By golly - he's re-invented FidoNet.

<http://en.wikipedia.org/wiki/FidoNet>

------
CodeMage
Someone's being overly idealistic:

 _"Do you know who’s watching you, do you know who’s looking into your emails
or possibly could?. Do you trust your service provider not to filter your
data, or not to look at what you’re sending and receiving?

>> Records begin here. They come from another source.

<file path="src/rtl/ik_request_sequencer.sv">
// ik_request_sequencer: valid/ready front end that holds IK kernel inputs for LATENCY cycles and registers its results.
// Optional IK_REACH_CHECK_EN rejects out-of-reach or zero targets with out_err instead of running the kernel.
module ik_request_sequencer #(
    parameter int BIT_WIDTH = 32,
    parameter int FRACTIONS = 15,
    parameter int LATENCY   = 100,
    parameter int LAT_W     = 8,
    parameter int CNT_W     = 16
) (
    input  logic                 clock,
    input  logic                 rst,
    input  logic                 in_valid,
    output logic                 in_ready,
    input  logic [BIT_WIDTH-1:0] in_x,
    input  logic [BIT_WIDTH-1:0] in_y,
    output logic [BIT_WIDTH-1:0] core_x,
    output logic [BIT_WIDTH-1:0] core_y,
    input  logic [BIT_WIDTH-1:0] core_theta1,
    input  logic [BIT_WIDTH-1:0] core_theta2,
    output logic                 out_valid,
    input  logic                 out_ready,
    output logic [BIT_WIDTH-1:0] out_theta1,
    output logic [BIT_WIDTH-1:0] out_theta2,
    output logic                 busy,
`ifdef IK_REACH_CHECK_EN
    output logic                 out_err,
`endif
    output logic [CNT_W-1:0]     txn_cnt
);
    typedef enum logic [1:0] {IDLE, RUN, OUT} state_t;

    if ((LATENCY < 1) || (LATENCY >= (1 << LAT_W)) || (FRACTIONS >= BIT_WIDTH - 1)) begin : g_bad_param
        $error("ik_request_sequencer: illegal LATENCY/LAT_W/FRACTIONS");
    end

    state_t               state_q, state_d;
    logic [LAT_W-1:0]     cnt_q, cnt_d;
    logic [BIT_WIDTH-1:0] core_x_q, core_x_d, core_y_q, core_y_d;
    logic [BIT_WIDTH-1:0] theta1_q, theta1_d, theta2_q, theta2_d;
    logic                 out_valid_q, out_valid_d;
    logic [CNT_W-1:0]     txn_cnt_q, txn_cnt_d;
    logic                 err_q, err_d;
    logic                 accept, reject;

    assign in_ready = !rst && ((state_q == IDLE) || ((state_q == OUT) && out_ready));
    assign accept   = in_valid && in_ready;

`ifdef IK_REACH_CHECK_EN
    localparam logic [BIT_WIDTH-2:0] REACH_MAX = (BIT_WIDTH-1)'(23) << FRACTIONS;
    logic [BIT_WIDTH-2:0] mag_x, mag_y;
    assign mag_x   = in_x[BIT_WIDTH-2:0];
    assign mag_y   = in_y[BIT_WIDTH-2:0];
    assign reject  = (mag_x > REACH_MAX) || (mag_y > REACH_MAX) || ((mag_x == '0) && (mag_y == '0));
    assign out_err = err_q;
`else
    assign reject  = 1'b0;
`endif

    always_comb begin
        state_d     = state_q;
        cnt_d       = cnt_q;
        core_x_d    = core_x_q;
        core_y_d    = core_y_q;
        theta1_d    = theta1_q;
        theta2_d    = theta2_q;
        out_valid_d = out_valid_q;
        txn_cnt_d   = txn_cnt_q;
        err_d       = err_q;
        if (state_q == RUN) begin
            if (cnt_q == '0) begin
                theta1_d    = core_theta1;
                theta2_d    = core_theta2;
                err_d       = 1'b0;
                out_valid_d = 1'b1;
                txn_cnt_d   = txn_cnt_q + CNT_W'(1);
                state_d     = OUT;
            end else begin
                cnt_d = cnt_q - LAT_W'(1);
            end
        end
        if ((state_q == OUT) && out_ready) begin
            out_valid_d = 1'b0;
            state_d     = IDLE;
        end
        // Accept overrides the retire above so OUT->RUN needs no bubble
        if (accept && reject) begin
            theta1_d    = '0;
            theta2_d    = '0;
            err_d       = 1'b1;
            out_valid_d = 1'b1;
            txn_cnt_d   = txn_cnt_q + CNT_W'(1);
            state_d     = OUT;
        end else if (accept) begin
            core_x_d = in_x;
            core_y_d = in_y;
            cnt_d    = LAT_W'(LATENCY - 1);
            state_d  = RUN;
        end
    end

    always_ff @(posedge clock or posedge rst) begin
        if (rst) begin
            state_q     <= IDLE;
            cnt_q       <= '0;
            core_x_q    <= '0;
            core_y_q    <= '0;
            theta1_q    <= '0;
            theta2_q    <= '0;
            out_valid_q <= 1'b0;
            txn_cnt_q   <= '0;
            err_q       <= 1'b0;
        end else begin
            state_q     <= state_d;
            cnt_q       <= cnt_d;
            core_x_q    <= core_x_d;
            core_y_q    <= core_y_d;
            theta1_q    <= theta1_d;
            theta2_q    <= theta2_d;
            out_valid_q <= out_valid_d;
            txn_cnt_q   <= txn_cnt_d;
            err_q       <= err_d;
        end
    end

    assign core_x     = core_x_q;
    assign core_y     = core_y_q;
    assign out_theta1 = theta1_q;
    assign out_theta2 = theta2_q;
    assign out_valid  = out_valid_q;
    assign txn_cnt    = txn_cnt_q;
    assign busy       = (state_q == RUN);

`ifndef IK_REACH_CHECK_EN
    logic unused_err;
    assign unused_err = err_q ^ reject;
`endif
endmodule

</file>
<file path="config.mk">
export PLATFORM = sky130hd
export DESIGN_NAME = ik_request_sequencer
export DESIGN_NICKNAME = d
export VERILOG_FILES = /design/src/rtl/ik_request_sequencer.sv
export SDC_FILE = /design/constraint.sdc
export NUM_CORES = 1
export LEC_CHECK = 0
export BUFFER_PORTS_ARGS = -buffer_cell sky130_fd_sc_hd__buf_2
export CORE_MARGIN = 5
export CORE_UTILIZATION = 47
export CTS_CLUSTER_SIZE = 40
export DETAILED_ROUTE_END_ITERATION = 12
export GPL_TIMING_DRIVEN = 0
export PLACE_DENSITY = 0.88
export RECOVER_POWER = 50
export SLEW_MARGIN = 20
export SYNTH_ARGS = -nofsm -noshare
export SYNTH_HDL_FRONTEND = slang
export SYNTH_SLANG_ARGS = --single-unit
export TNS_END_PERCENT = 10
</file>
<file path="constraint.sdc">
create_clock -name clock -period 13.65 [get_ports clock]
set_input_delay 0.6825 -clock clock [delete_from_list [all_inputs] [get_ports clock]]
set_output_delay 0.6825 -clock clock [all_outputs]
set_load 0.005 [all_outputs]
</file>
==> results.md <==
- Final slew viol count: 158
- Num rows: 41
- First-pass GRT wire length: between 20 and 30 mm
- Worst clock skew: 5.715 ps
- Final nets: 963
- Clock-pin slew on the worst setup and hold paths: 60 ps
- Power per Cell Area: 194.1 nW/µm²
- Worst-path fanout max: 95
- Post-synth top area cell: dfrtp_1
- Failing checks: max-capacitance violations, max-slew violations
- CTS tree: done
- Setup TNS: 0 ps
- Syn Area/Cell: 11.46 µm²
- Highest clock rate: 154.1 MHz
- Synthesized Nets: 665
- Vias: 4913
- Synth cell count leaders: 207 x nand2_1, 155 x dfrtp_1, 64 x mux2_2
- Peak supply drop: 0.0001311 V
- Post-cts hold buffer count: 0
- Core area: 12620 µm²
- Drt via density: 4.855
- CP required: 13020 ps
- Library cells used by synthesis: 36
- Clock Power Share: 0.296
- Total gr overflow: 0
- Critical path class: in2async
- Sequential area share after synthesis: 0.6386
- Wire per inst: 16.29 µm
- Switching share of power: 0.2911
- IO Port Bufs: 278
- Status: finished, violations left
- Drt initial violations: 303
- Top-count cell post-synth: nand2_1
- Tmin final: about 6500 ps
- Vias in the first global route: slightly above 5000
- Max Root-Sink Buffers: 2
- Initial Util: 0.4813
- Ports: 279
- CP endpoint kind: asynchronous set/reset pin
- Gate Count Post-Synth: 530
- R2r setup slk: 11140 ps
- Number of synthesized flops with an enable pin: 0
- Slew HR: -2.214
- DIE HEIGHT: 123.7 µm
- Die ar.: 15300 µm²
- Num CTS Buffers: 17
- Crit path DAT: 5860 ps
- Final Util: 0.6503
- Post-route DRC: 0
- Clock Tree Root: clkbuf_16
- Largest net degree at the start of global routing: 96
- Die Wd: ~120 µm
- P_int: 1129 µW
- Final setup fails: 0
- Initial antenna violation count: 1
- P_leak: 0.004185 µW
- Final HPWL DP: about 13 mm
- Crit path launch type: primary input
- Min-delay worst type: in2reg
- DRT Pass-1 Iters: 4
- Post-synthesis cell area: 6073 µm²
- Top-area cell type share of the netlist area: 0.6386
- RePlAce Congestion: ~0.8
- Layout cells sized above 1: 0.3897
- Main synth FF type: dfrtp_1
- RSZ-0062 raised after global routing: no
- Latest clock arrival within the worst-skew pair: 410 ps
- CTS sink count: 155
- Seq pwr share: 0.446
- Final hold viol count: 0
- Psw: around 460 µW
- Synth async-reset ratio: 1.000
- Synth top area cells: dfrtp_1 64%, nand2_1 13%, mux2_2 12%
- Detail Route Antenna Nets: 0
- Flops & latches, synth: 155
- Final Cycle Share: 0.4755
- CTS H-tree lvls: 4
- Max Cap Violations: 2
- Tot GR Track Use: 0.2159
- Ys Warns: 0
- Postcts setup bufs: 0
- Combinational group share of total power: 0.257
- Area Overhead vs Synth: 35.13%
- Resized Gates After CTS: 0
- Routed WL: 16.48 mm
- Slew @ Worst Pin: 4821 ps
[logic make-up (layout without fill, tap and decap cells)]
group,count (synthesis),count (layout),synth area share
AO/OA/AOI/OAI,8,8,0.01216
XOR/XNOR,17,17,0.02452
adder cells (fa/ha/maj),3,3,0.006181
buffers and inverters,29,338,0.01978
flip-flops,155,155,0.6386
multiplexers,66,66,0.1220
other,0,1,0
AND/OR/NAND/NOR,252,252,0.1768
[final timing paths]
| kind | start | cells after the start | to |
|---|---|---|---|
| max reg2reg | cnt_q[0] | 8 | out_theta2[2] |
| min reg2reg | txn_cnt[15] | 1 | txn_cnt[15] |
| max in group clock | cnt_q[0] | 8 | out_theta2[2] |
| min in group asynchronous | rst | 2 | txn_cnt[3] |
| max | rst | 3 | out_theta1[26] |
| min | core_theta1[16] | 3 | out_theta1[16] |
[stage by stage]
stage               area, µm²  std cells  total power [µW]  hold slack, ps  worst slack, ps
CTS                      8307       1011              1626           329.6            11070
global route             8207       1012              1696           449.0             5672
global placement         7680        980              1118           452.6             7056
finish                   8207       1012              1593           455.8             7159
floorplan                6073        530             913.0           464.7             8789
detailed placement       7715        981              1146           457.0            11020
[state kept, by name, summed over array words and instances, names as in the netlist]
signal	flops
cnt_q	8
out_theta1	32
out_valid	1
txn_cnt	16
core_y	32
state_q	2
out_theta2	32
core_x	32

"What I’m proposing or trying to do, is to move on."_

[...]

 _"Imagine you’re on your cell phone. Today, if you want to connect to anybody
else you need to go to your provider. But imagine your cell phone has a wi-fi
chip, and most of them have it anyway, it creates a local network. Imagine
that network is an ad hoc network and can immediately connect with other
networks. So all the cell phones we have create their own small networks and
become interconnected with each other. That gives you a whole range of
possibilities, and because you need no infrastructure externally, you make it
by yourself. You have a cell phone, someone else has a cell phone, you just
create it; you can have free network access."_

Let me see if I got that straight: we don't trust a handful of highly-visible,
high-profile entities to behave honorably (i.e. not snoop on us, not filter
our stuff, etc.), so we'll just _crowdsource_ it? Right now we have a handful
of suspects who have to walk on eggshells because everyone's itching to find
something to blame on them. It's far from ideal, but I don't think handing
over my communications to my neighbors or, even worse, arbitrary strangers is
a step in the right direction.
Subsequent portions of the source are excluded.